» Instructions to follow: Scan the records for "fields". Report each line that includes it.

[Collected data entries]
* * * * * * * * *
**config.mk**
```make
export PLATFORM = sky130hd
export DESIGN_NAME = ysyx_24110015_pipe_ctrl
export DESIGN_NICKNAME = d
export VERILOG_FILES = /design/src/rtl/ysyx_24110015_pkg.sv /design/src/rtl/ysyx_24110015_hazard.sv /design/src/rtl/ysyx_24110015_pipe_ctrl.sv
export SDC_FILE = /design/constraint.sdc
export NUM_CORES = 1
export LEC_CHECK = 0
export BUFFER_PORTS_ARGS = -buffer_cell sky130_fd_sc_hd__buf_2
export CORE_ASPECT_RATIO = 1.75
export CORE_UTILIZATION = 25
export CTS_BUF_LIST = sky130_fd_sc_hd__clkbuf_4
export DETAILED_ROUTE_END_ITERATION = 10
export SLEW_MARGIN = 20
export SYNTH_ARGS = -nofsm -noshare
export SYNTH_HDL_FRONTEND = slang
export SYNTH_HIERARCHICAL = 1
export SYNTH_SLANG_ARGS = --single-unit
```
**constraint.sdc**
```tcl
create_clock -name clk -period 4.9 [get_ports clk]
set_input_delay 0.98 -clock clk [delete_from_list [all_inputs] [get_ports clk]]
set_output_delay 0.98 -clock clk [all_outputs]
set_load 0.005 [all_outputs]
```
**src/rtl/ysyx_24110015_pkg.sv**
```systemverilog
// Shared pipeline-control types: per-stage bookkeeping fields
// and stage indices used to address the stage arrays.
package ysyx_24110015_pkg;

  typedef struct packed {
    logic [4:0] rd;
    logic       rd_wen;
    logic       mem;
  } stage_t;

  localparam int STG_ID = 0;
  localparam int STG_EX = 1;
  localparam int STG_LS = 2;
  localparam int STG_WB = 3;
  localparam int NSTG   = 4;

  localparam stage_t STAGE_NULL = '0;

endpackage

```
**src/rtl/ysyx_24110015_hazard.sv**
```systemverilog
// RAW hazard detect: ID sources vs. pending EX/LS/WB writers.
// Ports: id_valid, rs1/rs2 + used flags, wr_en/wr_rd per stage, hazard.
import ysyx_24110015_pkg::*;

module ysyx_24110015_hazard (
  input  logic                        id_valid,
  input  logic [4:0]                  rs1,
  input  logic [4:0]                  rs2,
  input  logic                        rs1_used,
  input  logic                        rs2_used,
  input  logic [STG_WB:STG_EX]        wr_en,
  input  logic [STG_WB:STG_EX][4:0]   wr_rd,
  output logic                        hazard
);

  logic hit1;
  logic hit2;

  always_comb begin
    hit1 = 1'b0;
    hit2 = 1'b0;
    for (int s = STG_EX; s <= STG_WB; s++) begin
      if (wr_en[s] && (wr_rd[s] == rs1)) hit1 = 1'b1;
      if (wr_en[s] && (wr_rd[s] == rs2)) hit2 = 1'b1;
    end
    // x0 is hardwired, so reading it never waits
    hazard = id_valid &
             ((rs1_used & (rs1 != 5'd0) & hit1) |
              (rs2_used & (rs2 != 5'd0) & hit2));
  end

endmodule

```
**src/rtl/ysyx_24110015_pipe_ctrl.sv**
```systemverilog
// In-order 4-stage (ID/EX/LS/WB) pipeline controller with stalls,
// redirect flush and perf counters. Ports: IFU handshake, ID decode
// fields, ex_redirect/ls_done, stage enables/valids, rf_wen, counters.
import ysyx_24110015_pkg::*;

module ysyx_24110015_pipe_ctrl #(
  parameter int CNT_W = 32
) (
  input  logic             clk,
  input  logic             rst,
  input  logic             if_valid,
  output logic             if_ready,
  input  logic [4:0]       id_rs1,
  input  logic [4:0]       id_rs2,
  input  logic             id_rs1_used,
  input  logic             id_rs2_used,
  input  logic [4:0]       id_rd,
  input  logic             id_rd_wen,
  input  logic             id_mem,
  input  logic             ex_redirect,
  input  logic             ls_done,
  output logic             id_en,
  output logic             ex_en,
  output logic             ls_en,
  output logic             wb_en,
  output logic             id_valid,
  output logic             ex_valid,
  output logic             ls_valid,
  output logic             wb_valid,
  output logic             if_flush,
  output logic             rf_wen,
  output logic [CNT_W-1:0] stall_cnt,
  output logic [CNT_W-1:0] instret_cnt
);

  logic [NSTG-1:0] vld;
  stage_t          stg [NSTG];
  logic [4:0]      src1;
  logic [4:0]      src2;
  logic            src1_used;
  logic            src2_used;
  // low until the first edge after reset release
  logic            run;

  logic ls_ready;
  logic ex_ready;
  logic redirect;
  logic hazard;
  logic id_fire;

  logic [STG_WB:STG_EX]      wr_en;
  logic [STG_WB:STG_EX][4:0] wr_rd;

  always_comb begin
    wr_en = '0;
    wr_rd = '0;
    for (int s = STG_EX; s <= STG_WB; s++) begin
      wr_en[s] = vld[s] & stg[s].rd_wen;
      wr_rd[s] = stg[s].rd;
    end
  end

  ysyx_24110015_hazard u_hazard (
    .id_valid (vld[STG_ID]),
    .rs1      (src1),
    .rs2      (src2),
    .rs1_used (src1_used),
    .rs2_used (src2_used),
    .wr_en    (wr_en),
    .wr_rd    (wr_rd),
    .hazard   (hazard)
  );

  assign ls_ready = !vld[STG_LS] | !stg[STG_LS].mem | ls_done;
  assign ex_ready = !vld[STG_EX] | ls_ready;
  // redirect acts only when the EX entry actually moves on
  assign redirect = vld[STG_EX] & ex_redirect & ls_ready;
  assign id_fire  = vld[STG_ID] & !hazard & ex_ready & !redirect;
  assign if_ready = run & (!vld[STG_ID] | id_fire) & !redirect;

  assign id_en    = if_valid & if_ready;
  assign ex_en    = id_fire;
  assign ls_en    = vld[STG_EX] & ls_ready;
  assign wb_en    = vld[STG_LS] & ls_ready;
  assign if_flush = redirect;

  assign id_valid = vld[STG_ID];
  assign ex_valid = vld[STG_EX];
  assign ls_valid = vld[STG_LS];
  assign wb_valid = vld[STG_WB];
  assign rf_wen   = vld[STG_WB] & stg[STG_WB].rd_wen &
                    (stg[STG_WB].rd != 5'd0);

  always_ff @(posedge clk or negedge rst) begin
    if (!rst) begin
      run         <= 1'b0;
      vld         <= '0;
      src1        <= '0;
      src2        <= '0;
      src1_used   <= 1'b0;
      src2_used   <= 1'b0;
      stall_cnt   <= '0;
      instret_cnt <= '0;
      for (int s = 0; s < NSTG; s++) stg[s] <= STAGE_NULL;
    end else begin
      run <= 1'b1;

      if (redirect) begin
        vld[STG_ID] <= 1'b0;
      end else if (id_en) begin
        vld[STG_ID] <= 1'b1;
        stg[STG_ID] <= '{rd: id_rd, rd_wen: id_rd_wen, mem: id_mem};
        src1        <= id_rs1;
        src2        <= id_rs2;
        src1_used   <= id_rs1_used;
        src2_used   <= id_rs2_used;
      end else if (id_fire) begin
        vld[STG_ID] <= 1'b0;
      end

      if (ex_ready) begin
        vld[STG_EX] <= id_fire;
        if (id_fire) stg[STG_EX] <= stg[STG_ID];
      end

      if (ls_ready) begin
        vld[STG_LS] <= vld[STG_EX];
        if (ls_en) stg[STG_LS] <= stg[STG_EX];
      end

      vld[STG_WB] <= wb_en;
      if (wb_en) stg[STG_WB] <= stg[STG_LS];

      if (hazard)      stall_cnt   <= stall_cnt + CNT_W'(1);
      if (vld[STG_WB]) instret_cnt <= instret_cnt + CNT_W'(1);
    end
  end

endmodule

```
==> results of run 1 <==
## worst paths after layout
check	start	end	slack, ns	cells past startpoint
worst max-delay path	src2[0]	ex_en	0.82	8
worst min-delay path	stall_cnt[31]	stall_cnt[31]	0.48	1
worst max register to register	src2[0]	stall_cnt[30]	1.48	9
worst min register to register	stall_cnt[31]	stall_cnt[31]	0.48	1
max in group asynchronous	rst	stg[6]	3.71	2
min in group asynchronous	rst	stall_cnt[23]	0.55	2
* * * * * * * * *
» Answer below:
// Shared pipeline-control types: per-stage bookkeeping fields
// fields, ex_redirect/ls_done, stage enables/valids, rf_wen, counters.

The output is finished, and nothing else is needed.